Sterilisation of Polymer Healthcare Products

2.3: Sterility Assurance Levels (SAL)

2.3 Sterility Assurance Levels (SAL)

One of the greatest concerns in sterilisation processes and qualification/validation is assurance that the product or item being sterilised is sterile. To fully appreciate the role that statistics plays in sterility assurance, let us start from scratch and begin with the word, sterile.

Sterile is defined as the complete freedom from all living or reproducing organisms or entities. The term implies an all or nothing condition. Either all micro-organisms are killed or removed or they are not. There is a tendency at times, to mistakenly use sterile in the wrong context. For example, in early medical practice sterile meant to destroy only disease organisms. In the home, baby bottles that were boiled were considered sterile.

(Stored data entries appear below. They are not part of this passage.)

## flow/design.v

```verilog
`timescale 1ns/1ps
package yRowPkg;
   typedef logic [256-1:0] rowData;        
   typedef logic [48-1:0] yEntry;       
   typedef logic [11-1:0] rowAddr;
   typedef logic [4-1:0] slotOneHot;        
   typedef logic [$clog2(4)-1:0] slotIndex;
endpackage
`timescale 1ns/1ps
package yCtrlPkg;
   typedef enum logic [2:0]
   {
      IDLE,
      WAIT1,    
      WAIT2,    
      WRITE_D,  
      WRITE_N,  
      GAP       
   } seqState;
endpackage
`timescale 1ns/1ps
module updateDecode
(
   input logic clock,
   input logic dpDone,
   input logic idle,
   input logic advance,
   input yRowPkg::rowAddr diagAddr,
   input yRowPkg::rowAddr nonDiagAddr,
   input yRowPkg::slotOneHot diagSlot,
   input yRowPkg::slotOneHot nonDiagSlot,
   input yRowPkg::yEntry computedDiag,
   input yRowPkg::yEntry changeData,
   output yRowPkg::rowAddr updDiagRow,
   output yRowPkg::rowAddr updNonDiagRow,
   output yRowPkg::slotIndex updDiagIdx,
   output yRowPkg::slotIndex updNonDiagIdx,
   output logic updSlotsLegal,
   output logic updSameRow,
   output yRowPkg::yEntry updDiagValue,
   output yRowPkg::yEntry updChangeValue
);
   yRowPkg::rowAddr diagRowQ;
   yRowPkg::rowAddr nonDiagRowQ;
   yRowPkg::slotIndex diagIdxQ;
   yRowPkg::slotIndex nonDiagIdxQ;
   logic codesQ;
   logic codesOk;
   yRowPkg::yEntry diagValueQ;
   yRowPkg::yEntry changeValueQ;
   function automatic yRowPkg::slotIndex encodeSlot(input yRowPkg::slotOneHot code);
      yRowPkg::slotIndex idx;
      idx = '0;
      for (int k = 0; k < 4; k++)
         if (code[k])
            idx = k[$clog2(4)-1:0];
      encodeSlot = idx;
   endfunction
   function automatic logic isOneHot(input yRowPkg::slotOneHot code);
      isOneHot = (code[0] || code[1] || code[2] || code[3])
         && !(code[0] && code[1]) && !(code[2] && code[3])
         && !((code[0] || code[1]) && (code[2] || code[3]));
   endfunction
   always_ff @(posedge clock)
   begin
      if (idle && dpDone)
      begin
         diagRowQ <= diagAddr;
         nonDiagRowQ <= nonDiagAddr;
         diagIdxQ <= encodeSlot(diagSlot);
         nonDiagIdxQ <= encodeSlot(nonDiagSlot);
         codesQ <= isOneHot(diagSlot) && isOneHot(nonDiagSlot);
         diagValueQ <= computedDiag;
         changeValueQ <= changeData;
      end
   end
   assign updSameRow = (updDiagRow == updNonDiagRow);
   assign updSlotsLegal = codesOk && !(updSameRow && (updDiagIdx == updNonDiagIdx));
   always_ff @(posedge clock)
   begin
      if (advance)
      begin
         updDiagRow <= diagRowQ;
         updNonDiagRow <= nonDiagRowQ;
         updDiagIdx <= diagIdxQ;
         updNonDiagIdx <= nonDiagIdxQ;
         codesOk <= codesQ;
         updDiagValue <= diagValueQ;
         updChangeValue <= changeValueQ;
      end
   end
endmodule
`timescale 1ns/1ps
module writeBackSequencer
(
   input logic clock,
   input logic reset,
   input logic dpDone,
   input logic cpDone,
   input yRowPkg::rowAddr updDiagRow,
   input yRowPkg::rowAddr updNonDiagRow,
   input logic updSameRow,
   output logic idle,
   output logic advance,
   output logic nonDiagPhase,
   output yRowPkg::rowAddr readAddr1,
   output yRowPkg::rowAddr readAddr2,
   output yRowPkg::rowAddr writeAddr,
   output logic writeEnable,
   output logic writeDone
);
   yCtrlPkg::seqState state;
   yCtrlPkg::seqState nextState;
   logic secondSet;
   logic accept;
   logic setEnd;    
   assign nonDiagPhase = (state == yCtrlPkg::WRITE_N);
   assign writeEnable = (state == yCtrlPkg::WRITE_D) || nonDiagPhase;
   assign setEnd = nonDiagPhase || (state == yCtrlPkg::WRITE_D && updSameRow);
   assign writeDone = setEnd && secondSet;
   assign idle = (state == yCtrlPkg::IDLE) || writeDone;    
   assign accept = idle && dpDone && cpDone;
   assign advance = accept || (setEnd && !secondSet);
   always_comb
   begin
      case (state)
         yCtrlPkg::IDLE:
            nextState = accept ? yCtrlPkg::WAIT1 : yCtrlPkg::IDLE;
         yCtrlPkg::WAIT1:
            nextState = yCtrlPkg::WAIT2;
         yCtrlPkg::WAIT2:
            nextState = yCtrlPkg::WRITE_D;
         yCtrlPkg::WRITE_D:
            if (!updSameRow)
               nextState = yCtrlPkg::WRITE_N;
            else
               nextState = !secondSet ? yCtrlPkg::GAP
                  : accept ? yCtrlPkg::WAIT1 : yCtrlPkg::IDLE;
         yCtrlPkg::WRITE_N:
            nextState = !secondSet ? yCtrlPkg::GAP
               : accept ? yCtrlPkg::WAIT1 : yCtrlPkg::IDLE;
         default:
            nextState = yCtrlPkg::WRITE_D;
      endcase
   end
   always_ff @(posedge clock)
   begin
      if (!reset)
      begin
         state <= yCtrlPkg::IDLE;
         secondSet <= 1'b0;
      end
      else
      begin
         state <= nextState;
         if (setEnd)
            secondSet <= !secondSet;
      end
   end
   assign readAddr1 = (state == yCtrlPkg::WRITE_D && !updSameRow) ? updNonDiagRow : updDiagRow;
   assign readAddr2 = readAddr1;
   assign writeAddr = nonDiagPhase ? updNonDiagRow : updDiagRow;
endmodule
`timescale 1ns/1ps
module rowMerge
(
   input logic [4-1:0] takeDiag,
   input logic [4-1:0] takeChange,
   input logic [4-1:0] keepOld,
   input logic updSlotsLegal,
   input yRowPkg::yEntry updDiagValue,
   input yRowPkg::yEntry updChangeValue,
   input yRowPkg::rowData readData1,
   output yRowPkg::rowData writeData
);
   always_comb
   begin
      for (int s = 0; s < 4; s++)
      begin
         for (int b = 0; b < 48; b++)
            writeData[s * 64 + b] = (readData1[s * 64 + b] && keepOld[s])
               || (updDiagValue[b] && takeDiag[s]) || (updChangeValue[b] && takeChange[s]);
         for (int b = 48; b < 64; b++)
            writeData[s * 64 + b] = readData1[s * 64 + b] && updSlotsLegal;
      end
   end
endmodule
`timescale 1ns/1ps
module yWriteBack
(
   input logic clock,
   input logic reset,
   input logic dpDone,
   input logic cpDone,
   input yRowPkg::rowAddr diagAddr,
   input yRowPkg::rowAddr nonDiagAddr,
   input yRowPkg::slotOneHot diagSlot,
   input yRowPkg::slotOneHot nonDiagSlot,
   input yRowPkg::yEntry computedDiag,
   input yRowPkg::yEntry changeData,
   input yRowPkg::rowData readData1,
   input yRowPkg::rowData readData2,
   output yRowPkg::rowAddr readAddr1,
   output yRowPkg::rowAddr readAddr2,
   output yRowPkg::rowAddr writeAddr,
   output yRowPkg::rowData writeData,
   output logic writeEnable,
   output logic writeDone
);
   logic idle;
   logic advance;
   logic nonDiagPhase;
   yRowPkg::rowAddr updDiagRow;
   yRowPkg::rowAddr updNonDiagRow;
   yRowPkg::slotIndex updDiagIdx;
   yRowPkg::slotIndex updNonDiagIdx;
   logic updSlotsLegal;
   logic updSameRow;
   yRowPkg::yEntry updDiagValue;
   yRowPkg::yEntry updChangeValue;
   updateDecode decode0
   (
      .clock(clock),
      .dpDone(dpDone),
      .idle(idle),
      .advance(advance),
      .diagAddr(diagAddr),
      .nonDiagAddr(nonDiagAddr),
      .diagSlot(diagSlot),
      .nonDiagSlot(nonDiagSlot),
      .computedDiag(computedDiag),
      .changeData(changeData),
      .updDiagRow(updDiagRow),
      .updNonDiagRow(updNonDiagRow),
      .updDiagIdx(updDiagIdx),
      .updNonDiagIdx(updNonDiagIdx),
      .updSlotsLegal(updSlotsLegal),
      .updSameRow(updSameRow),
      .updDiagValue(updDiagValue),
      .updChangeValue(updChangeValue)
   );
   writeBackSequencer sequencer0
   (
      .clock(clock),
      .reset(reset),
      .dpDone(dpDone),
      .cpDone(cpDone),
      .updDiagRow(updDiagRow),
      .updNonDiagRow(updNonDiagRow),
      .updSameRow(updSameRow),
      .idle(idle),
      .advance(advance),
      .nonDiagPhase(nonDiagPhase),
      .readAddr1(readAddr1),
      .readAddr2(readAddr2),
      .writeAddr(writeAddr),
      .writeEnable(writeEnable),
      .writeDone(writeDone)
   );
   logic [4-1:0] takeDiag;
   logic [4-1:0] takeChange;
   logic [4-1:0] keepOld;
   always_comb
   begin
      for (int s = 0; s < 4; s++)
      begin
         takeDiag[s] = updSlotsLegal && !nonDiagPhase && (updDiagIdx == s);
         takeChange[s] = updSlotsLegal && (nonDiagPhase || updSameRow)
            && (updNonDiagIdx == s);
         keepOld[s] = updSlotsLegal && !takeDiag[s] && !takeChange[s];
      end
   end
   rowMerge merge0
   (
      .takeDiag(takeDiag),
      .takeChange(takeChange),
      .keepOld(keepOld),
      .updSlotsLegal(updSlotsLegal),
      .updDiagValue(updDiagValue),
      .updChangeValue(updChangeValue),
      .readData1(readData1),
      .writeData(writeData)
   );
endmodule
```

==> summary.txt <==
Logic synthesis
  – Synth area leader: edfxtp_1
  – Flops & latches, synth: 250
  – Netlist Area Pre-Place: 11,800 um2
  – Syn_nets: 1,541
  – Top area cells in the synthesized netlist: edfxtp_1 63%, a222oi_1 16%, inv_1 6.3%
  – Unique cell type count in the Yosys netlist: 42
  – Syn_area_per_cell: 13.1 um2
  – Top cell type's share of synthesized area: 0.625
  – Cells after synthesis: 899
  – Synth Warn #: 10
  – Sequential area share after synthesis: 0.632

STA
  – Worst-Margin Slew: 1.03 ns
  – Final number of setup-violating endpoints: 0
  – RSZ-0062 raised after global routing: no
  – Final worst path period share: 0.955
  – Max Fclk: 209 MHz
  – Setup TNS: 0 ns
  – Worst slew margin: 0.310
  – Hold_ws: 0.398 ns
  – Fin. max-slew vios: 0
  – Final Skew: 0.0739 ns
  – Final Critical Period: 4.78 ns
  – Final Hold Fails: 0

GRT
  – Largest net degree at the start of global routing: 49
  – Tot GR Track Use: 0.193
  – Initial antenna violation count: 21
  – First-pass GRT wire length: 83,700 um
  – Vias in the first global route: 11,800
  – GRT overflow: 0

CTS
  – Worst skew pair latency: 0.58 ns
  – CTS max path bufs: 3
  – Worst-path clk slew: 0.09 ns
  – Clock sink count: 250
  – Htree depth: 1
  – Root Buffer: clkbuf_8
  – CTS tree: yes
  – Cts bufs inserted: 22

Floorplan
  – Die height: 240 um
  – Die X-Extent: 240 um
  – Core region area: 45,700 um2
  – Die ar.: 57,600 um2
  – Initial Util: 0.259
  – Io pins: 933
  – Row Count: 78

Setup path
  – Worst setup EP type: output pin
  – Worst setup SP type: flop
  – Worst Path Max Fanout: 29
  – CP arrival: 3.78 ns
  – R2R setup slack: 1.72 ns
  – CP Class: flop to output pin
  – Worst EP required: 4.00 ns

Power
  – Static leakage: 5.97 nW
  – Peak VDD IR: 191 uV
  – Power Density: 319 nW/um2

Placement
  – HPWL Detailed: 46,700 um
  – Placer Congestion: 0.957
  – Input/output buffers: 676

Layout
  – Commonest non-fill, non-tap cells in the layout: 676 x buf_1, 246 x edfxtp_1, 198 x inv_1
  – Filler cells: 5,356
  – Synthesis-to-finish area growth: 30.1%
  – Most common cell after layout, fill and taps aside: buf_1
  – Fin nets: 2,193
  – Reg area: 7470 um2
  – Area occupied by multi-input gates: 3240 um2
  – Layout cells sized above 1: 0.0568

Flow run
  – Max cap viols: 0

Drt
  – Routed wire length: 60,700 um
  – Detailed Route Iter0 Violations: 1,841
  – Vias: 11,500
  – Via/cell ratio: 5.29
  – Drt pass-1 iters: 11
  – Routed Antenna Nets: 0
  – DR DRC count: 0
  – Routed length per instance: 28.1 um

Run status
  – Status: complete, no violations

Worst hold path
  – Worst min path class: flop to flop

Sterilisation must be differentiated from lesser ways of destroying or removing microbes. Terms and techniques such as disinfection, sanitisation, pasteurisation, and clean are not synonyms of sterile and to use them or apply them as such only leads to the abuse and misunderstanding of sterilisation. So when the House of Representative was sanitised with chlorine dioxide to eliminate Bacillus anthracis (anthrax), it was not intended to mean sterilisation or complete inactivation of all microbes or terrorist biological agents.

If it were sterile, it would not compromise the safety and health of inhabitants, users, or other persons passing by; it would be free not only from Bacillus anthracis, but freed from all micro-organisms.

To determine sterility it must be tested for, and one must know what sterile means.

Sterile...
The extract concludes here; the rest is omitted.